• [ENTRIES SUPPLIED]:

== Segment start ==

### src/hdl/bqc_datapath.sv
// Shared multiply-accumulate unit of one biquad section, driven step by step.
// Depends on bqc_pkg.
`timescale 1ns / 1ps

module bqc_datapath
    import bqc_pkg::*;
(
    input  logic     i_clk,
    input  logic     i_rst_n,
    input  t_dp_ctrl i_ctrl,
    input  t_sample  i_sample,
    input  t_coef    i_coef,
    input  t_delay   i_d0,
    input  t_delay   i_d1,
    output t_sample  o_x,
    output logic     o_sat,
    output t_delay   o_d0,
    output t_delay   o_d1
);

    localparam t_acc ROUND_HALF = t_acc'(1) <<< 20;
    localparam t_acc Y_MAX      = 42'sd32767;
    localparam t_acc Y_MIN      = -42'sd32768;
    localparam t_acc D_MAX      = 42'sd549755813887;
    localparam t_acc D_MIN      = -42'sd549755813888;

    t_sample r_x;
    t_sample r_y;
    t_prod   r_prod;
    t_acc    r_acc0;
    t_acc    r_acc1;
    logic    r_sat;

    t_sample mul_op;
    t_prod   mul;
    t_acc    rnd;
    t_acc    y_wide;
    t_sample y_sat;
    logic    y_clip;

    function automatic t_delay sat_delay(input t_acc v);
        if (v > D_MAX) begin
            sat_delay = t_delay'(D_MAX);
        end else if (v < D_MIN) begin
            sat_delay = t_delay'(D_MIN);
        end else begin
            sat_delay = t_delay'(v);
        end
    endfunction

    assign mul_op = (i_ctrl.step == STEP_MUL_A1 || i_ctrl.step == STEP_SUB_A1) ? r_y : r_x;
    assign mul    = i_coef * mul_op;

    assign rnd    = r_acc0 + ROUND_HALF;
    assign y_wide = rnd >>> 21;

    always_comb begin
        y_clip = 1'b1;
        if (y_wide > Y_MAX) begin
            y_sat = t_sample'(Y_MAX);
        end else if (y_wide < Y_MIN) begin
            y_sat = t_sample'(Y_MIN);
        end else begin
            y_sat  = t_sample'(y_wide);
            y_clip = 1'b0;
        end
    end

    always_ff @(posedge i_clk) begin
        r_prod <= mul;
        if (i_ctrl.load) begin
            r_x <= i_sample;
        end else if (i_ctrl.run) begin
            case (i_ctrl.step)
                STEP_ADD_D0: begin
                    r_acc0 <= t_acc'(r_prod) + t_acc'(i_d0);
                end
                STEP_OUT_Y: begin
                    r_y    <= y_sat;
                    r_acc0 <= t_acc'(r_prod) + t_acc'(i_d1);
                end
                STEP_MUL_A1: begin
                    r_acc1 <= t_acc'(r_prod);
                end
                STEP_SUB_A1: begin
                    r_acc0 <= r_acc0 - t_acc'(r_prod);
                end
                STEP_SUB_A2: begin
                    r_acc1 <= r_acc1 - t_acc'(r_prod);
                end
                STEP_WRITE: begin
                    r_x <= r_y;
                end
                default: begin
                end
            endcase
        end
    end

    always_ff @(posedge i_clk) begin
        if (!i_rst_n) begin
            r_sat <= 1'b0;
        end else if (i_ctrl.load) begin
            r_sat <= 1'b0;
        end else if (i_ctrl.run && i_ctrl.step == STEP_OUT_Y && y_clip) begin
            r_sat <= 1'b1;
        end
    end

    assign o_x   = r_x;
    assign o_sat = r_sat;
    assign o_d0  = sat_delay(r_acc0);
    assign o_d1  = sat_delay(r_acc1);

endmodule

== Segment end ==
== Segment start ==

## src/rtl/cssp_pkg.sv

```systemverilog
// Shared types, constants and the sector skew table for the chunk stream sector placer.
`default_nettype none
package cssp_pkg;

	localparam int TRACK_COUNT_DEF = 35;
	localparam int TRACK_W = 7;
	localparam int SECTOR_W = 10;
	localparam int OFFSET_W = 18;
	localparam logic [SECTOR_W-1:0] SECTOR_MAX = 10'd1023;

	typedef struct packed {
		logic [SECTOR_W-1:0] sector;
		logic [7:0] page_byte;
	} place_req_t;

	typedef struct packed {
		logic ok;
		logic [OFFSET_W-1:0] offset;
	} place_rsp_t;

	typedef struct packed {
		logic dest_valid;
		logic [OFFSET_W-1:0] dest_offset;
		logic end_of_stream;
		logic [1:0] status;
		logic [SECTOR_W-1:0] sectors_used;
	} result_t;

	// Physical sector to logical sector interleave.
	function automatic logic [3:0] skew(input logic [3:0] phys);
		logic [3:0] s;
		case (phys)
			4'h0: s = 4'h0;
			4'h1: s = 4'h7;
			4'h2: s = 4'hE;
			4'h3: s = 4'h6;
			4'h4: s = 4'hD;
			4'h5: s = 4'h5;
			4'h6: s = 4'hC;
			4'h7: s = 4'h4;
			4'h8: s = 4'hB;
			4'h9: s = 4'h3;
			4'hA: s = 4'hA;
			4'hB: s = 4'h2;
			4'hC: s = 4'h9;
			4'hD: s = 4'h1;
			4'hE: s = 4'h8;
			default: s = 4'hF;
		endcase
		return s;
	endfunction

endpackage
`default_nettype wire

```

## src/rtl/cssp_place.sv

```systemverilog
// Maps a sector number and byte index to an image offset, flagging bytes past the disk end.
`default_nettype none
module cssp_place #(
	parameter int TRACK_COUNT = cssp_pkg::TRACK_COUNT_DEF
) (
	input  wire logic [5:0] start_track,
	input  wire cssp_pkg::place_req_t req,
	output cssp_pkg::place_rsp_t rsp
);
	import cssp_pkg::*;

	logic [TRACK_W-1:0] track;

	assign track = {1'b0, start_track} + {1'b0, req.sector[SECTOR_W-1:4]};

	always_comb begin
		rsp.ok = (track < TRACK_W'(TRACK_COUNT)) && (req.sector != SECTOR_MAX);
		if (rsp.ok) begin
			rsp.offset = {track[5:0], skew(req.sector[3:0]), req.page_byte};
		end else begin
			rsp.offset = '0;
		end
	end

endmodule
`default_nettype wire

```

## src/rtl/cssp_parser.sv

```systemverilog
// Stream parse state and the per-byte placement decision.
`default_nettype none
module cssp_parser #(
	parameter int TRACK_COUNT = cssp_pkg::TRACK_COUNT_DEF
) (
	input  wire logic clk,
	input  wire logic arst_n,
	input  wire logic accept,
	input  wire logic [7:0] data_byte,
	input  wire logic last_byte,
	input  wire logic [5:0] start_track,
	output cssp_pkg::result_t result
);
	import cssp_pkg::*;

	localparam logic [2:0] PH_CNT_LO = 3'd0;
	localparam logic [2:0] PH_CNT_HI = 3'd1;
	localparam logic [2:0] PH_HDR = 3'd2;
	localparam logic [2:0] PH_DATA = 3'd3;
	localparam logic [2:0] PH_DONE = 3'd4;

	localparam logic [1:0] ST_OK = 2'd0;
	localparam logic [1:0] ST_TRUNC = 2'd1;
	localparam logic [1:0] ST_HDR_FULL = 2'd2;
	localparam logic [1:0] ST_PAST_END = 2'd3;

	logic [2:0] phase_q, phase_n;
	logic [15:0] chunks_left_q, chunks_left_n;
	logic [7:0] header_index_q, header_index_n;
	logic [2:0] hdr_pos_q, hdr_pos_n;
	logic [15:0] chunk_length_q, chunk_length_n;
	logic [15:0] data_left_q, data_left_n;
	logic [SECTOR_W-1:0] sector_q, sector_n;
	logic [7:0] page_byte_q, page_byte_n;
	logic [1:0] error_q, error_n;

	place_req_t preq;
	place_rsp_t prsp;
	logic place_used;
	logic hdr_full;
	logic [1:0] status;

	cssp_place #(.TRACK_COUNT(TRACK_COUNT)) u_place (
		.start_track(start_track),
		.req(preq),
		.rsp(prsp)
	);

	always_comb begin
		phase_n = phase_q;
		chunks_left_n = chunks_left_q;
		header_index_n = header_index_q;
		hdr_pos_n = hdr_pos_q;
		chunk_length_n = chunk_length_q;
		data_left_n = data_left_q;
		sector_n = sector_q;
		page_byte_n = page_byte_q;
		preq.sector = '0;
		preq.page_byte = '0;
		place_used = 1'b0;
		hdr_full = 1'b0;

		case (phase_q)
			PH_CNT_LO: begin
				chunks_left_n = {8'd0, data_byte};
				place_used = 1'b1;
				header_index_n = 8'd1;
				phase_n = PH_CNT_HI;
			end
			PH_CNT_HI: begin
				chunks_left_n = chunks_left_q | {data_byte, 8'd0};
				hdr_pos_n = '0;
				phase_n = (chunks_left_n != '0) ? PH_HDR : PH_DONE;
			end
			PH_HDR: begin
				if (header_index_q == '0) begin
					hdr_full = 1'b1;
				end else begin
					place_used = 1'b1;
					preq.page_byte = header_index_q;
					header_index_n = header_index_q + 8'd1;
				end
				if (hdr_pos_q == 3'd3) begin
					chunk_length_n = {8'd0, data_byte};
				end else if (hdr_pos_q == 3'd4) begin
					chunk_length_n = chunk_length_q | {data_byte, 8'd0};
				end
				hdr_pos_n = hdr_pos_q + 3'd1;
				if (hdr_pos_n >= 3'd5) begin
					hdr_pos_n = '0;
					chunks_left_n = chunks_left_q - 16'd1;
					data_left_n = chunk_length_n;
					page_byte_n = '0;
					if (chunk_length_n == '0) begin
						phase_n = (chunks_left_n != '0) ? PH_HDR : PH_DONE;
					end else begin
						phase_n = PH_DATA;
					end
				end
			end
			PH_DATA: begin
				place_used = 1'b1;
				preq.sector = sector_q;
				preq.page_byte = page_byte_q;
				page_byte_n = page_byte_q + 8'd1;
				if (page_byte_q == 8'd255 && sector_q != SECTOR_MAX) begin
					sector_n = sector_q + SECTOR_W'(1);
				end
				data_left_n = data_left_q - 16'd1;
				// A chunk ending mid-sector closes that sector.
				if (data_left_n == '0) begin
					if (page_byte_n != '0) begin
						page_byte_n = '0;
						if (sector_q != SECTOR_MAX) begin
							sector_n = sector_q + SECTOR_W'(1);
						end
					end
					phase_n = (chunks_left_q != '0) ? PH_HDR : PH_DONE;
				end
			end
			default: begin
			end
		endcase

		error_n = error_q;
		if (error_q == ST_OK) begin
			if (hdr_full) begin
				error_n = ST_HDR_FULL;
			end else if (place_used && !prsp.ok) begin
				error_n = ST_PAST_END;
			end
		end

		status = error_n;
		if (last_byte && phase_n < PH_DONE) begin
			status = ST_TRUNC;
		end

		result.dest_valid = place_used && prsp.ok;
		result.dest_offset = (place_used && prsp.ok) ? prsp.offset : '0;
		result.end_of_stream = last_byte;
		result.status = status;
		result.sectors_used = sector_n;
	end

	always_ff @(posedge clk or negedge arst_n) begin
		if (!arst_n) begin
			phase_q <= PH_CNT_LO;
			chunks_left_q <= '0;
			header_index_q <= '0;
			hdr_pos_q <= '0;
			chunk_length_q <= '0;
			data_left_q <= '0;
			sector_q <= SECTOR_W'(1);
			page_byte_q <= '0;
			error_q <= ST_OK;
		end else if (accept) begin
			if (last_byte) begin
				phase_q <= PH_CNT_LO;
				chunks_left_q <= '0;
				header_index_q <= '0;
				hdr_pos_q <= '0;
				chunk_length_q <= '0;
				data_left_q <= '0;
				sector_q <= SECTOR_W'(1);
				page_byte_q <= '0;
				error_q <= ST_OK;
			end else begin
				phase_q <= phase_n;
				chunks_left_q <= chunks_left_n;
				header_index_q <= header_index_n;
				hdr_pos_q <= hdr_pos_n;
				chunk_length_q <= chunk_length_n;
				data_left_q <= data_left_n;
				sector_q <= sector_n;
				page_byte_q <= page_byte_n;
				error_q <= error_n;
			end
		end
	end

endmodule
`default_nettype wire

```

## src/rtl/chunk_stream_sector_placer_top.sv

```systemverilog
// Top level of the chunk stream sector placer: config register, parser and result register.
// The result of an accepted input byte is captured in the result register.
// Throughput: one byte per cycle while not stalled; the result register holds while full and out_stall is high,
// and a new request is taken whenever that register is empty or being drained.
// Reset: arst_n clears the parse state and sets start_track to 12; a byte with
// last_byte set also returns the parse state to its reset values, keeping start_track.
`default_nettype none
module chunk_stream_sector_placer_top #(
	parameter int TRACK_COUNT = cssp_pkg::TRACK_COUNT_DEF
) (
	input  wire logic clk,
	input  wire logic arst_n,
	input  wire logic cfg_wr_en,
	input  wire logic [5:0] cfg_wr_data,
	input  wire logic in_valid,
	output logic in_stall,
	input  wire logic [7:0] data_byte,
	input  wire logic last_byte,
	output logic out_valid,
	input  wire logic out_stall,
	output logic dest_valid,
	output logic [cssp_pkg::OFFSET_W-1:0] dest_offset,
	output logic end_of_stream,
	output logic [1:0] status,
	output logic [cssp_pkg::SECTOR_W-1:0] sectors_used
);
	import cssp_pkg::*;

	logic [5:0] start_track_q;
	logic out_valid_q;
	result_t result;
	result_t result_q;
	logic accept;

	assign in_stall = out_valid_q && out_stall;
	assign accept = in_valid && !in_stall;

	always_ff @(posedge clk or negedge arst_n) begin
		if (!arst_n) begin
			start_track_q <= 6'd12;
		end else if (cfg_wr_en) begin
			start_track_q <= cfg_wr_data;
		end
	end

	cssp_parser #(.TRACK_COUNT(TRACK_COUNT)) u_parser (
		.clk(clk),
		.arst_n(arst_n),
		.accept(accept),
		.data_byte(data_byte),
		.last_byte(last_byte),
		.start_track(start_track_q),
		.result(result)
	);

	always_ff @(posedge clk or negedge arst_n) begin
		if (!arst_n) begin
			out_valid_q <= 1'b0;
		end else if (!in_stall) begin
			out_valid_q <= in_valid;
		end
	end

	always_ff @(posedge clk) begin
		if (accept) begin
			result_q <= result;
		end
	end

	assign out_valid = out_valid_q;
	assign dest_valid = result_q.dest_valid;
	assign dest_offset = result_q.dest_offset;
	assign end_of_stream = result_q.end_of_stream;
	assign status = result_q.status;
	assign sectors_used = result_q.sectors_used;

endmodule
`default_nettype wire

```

== Segment end ==

• [DESCRIPTION OF THE TASK]: Your answer should consist of copies of the lines above that include the string "status".

• [ANSWER SECTION]:
		logic [1:0] status;
	logic [1:0] status;
		status = error_n;
			status = ST_TRUNC;
		result.status = status;
	output logic [1:0] status,
	assign status = result_q.status;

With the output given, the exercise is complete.